Exercise aim:
Nothing outside the range is wanted. Repeat exactly the lines below from the one with "export LEC_CHECK = 0" through the one with "export SYNTH_HDL_FRONTEND = slang".

Stored items:

━━━━━━━━━━━━━━━━━━━━━━━━━━━━━━

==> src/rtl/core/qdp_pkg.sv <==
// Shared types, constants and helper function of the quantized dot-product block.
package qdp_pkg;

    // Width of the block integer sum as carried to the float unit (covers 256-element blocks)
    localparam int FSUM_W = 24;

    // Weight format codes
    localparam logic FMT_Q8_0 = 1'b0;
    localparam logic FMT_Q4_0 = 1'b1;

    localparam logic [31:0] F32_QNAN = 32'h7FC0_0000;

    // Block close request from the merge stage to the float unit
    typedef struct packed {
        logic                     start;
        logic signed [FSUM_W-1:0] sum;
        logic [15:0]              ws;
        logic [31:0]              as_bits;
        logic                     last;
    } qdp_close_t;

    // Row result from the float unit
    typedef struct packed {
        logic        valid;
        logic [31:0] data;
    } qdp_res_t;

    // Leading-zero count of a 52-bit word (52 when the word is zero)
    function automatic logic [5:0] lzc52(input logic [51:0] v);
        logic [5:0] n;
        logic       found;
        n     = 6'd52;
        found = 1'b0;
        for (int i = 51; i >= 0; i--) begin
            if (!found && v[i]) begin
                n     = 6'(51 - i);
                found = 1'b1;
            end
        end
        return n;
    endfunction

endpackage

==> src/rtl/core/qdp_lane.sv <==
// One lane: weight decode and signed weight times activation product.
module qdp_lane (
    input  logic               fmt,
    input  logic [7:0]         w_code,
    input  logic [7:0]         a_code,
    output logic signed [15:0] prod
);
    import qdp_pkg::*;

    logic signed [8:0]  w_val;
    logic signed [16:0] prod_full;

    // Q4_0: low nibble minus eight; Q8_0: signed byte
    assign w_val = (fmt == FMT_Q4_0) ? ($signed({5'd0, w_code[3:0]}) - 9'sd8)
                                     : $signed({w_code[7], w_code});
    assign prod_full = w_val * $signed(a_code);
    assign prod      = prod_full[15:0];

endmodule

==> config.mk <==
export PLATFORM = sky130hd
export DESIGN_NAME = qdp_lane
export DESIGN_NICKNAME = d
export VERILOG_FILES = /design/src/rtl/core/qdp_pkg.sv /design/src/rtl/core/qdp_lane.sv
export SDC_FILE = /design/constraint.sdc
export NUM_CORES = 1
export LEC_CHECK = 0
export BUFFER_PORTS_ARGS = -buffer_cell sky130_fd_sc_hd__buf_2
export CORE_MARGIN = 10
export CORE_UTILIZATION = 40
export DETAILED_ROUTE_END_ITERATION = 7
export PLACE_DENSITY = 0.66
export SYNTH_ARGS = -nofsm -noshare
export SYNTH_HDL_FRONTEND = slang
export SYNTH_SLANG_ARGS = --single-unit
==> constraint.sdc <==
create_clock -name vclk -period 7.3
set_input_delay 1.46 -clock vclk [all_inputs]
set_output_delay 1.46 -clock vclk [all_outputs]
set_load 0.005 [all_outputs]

━━━━━━━━━━━━━━━━━━━━━━━━━━━━━━

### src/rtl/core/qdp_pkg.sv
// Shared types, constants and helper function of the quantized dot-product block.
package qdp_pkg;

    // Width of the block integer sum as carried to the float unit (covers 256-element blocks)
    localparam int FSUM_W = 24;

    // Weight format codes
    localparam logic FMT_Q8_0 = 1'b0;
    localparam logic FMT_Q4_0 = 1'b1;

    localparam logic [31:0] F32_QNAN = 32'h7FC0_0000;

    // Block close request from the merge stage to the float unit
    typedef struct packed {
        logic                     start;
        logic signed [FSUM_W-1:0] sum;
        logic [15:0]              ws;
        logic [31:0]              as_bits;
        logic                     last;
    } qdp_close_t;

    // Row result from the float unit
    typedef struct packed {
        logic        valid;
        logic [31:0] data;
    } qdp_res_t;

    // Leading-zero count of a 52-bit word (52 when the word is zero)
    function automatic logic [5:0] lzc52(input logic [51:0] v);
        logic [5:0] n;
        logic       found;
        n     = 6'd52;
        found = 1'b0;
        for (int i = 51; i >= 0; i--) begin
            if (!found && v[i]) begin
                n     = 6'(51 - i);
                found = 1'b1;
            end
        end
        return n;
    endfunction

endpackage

━━━━━━━━━━━━━━━━━━━━━━━━━━━━━━

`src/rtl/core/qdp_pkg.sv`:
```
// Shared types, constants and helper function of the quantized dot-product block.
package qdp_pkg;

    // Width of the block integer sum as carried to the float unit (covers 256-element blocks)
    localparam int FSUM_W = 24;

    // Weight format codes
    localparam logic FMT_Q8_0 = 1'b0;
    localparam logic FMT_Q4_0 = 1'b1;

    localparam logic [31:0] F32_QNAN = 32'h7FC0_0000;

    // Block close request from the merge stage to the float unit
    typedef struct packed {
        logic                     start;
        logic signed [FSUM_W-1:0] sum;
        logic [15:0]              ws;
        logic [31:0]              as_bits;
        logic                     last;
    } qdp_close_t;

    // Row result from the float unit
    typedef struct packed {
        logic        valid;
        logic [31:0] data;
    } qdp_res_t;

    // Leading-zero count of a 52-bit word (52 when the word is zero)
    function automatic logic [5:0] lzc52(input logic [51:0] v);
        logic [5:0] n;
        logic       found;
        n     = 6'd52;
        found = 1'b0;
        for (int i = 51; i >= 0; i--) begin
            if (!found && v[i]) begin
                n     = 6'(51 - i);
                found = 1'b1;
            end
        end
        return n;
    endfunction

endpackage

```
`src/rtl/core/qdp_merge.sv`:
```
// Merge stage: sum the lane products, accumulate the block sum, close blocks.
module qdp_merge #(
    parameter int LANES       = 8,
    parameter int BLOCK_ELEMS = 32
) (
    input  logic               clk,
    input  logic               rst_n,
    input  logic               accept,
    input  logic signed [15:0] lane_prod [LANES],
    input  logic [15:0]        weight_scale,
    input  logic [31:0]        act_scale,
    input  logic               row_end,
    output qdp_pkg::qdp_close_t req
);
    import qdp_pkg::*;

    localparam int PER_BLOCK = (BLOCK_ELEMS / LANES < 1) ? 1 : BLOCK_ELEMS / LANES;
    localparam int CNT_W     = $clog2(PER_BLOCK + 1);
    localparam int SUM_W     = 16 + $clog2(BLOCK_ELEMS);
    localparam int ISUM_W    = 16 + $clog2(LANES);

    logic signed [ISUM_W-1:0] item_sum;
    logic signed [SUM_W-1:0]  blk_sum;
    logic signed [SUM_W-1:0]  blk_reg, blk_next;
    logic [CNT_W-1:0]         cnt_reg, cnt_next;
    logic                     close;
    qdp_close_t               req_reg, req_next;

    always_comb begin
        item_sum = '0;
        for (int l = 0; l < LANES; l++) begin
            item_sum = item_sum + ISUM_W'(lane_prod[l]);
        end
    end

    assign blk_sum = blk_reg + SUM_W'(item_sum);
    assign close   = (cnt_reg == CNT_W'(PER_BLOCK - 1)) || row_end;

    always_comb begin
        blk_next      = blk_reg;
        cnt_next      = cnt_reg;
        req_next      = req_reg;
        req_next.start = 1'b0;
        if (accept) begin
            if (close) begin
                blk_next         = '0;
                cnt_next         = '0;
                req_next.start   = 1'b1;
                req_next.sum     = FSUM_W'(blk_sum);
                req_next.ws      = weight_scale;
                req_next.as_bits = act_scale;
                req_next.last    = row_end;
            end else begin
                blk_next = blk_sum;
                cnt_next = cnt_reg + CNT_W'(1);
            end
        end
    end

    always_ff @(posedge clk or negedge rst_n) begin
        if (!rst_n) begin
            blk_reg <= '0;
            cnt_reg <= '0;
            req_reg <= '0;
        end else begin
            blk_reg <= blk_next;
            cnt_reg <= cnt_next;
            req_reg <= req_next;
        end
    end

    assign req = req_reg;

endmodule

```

━━━━━━━━━━━━━━━━━━━━━━━━━━━━━━

Answer for this exercise:
export LEC_CHECK = 0
export BUFFER_PORTS_ARGS = -buffer_cell sky130_fd_sc_hd__buf_2
export CORE_MARGIN = 10
export CORE_UTILIZATION = 40
export DETAILED_ROUTE_END_ITERATION = 7
export PLACE_DENSITY = 0.66
export SYNTH_ARGS = -nofsm -noshare
export SYNTH_HDL_FRONTEND = slang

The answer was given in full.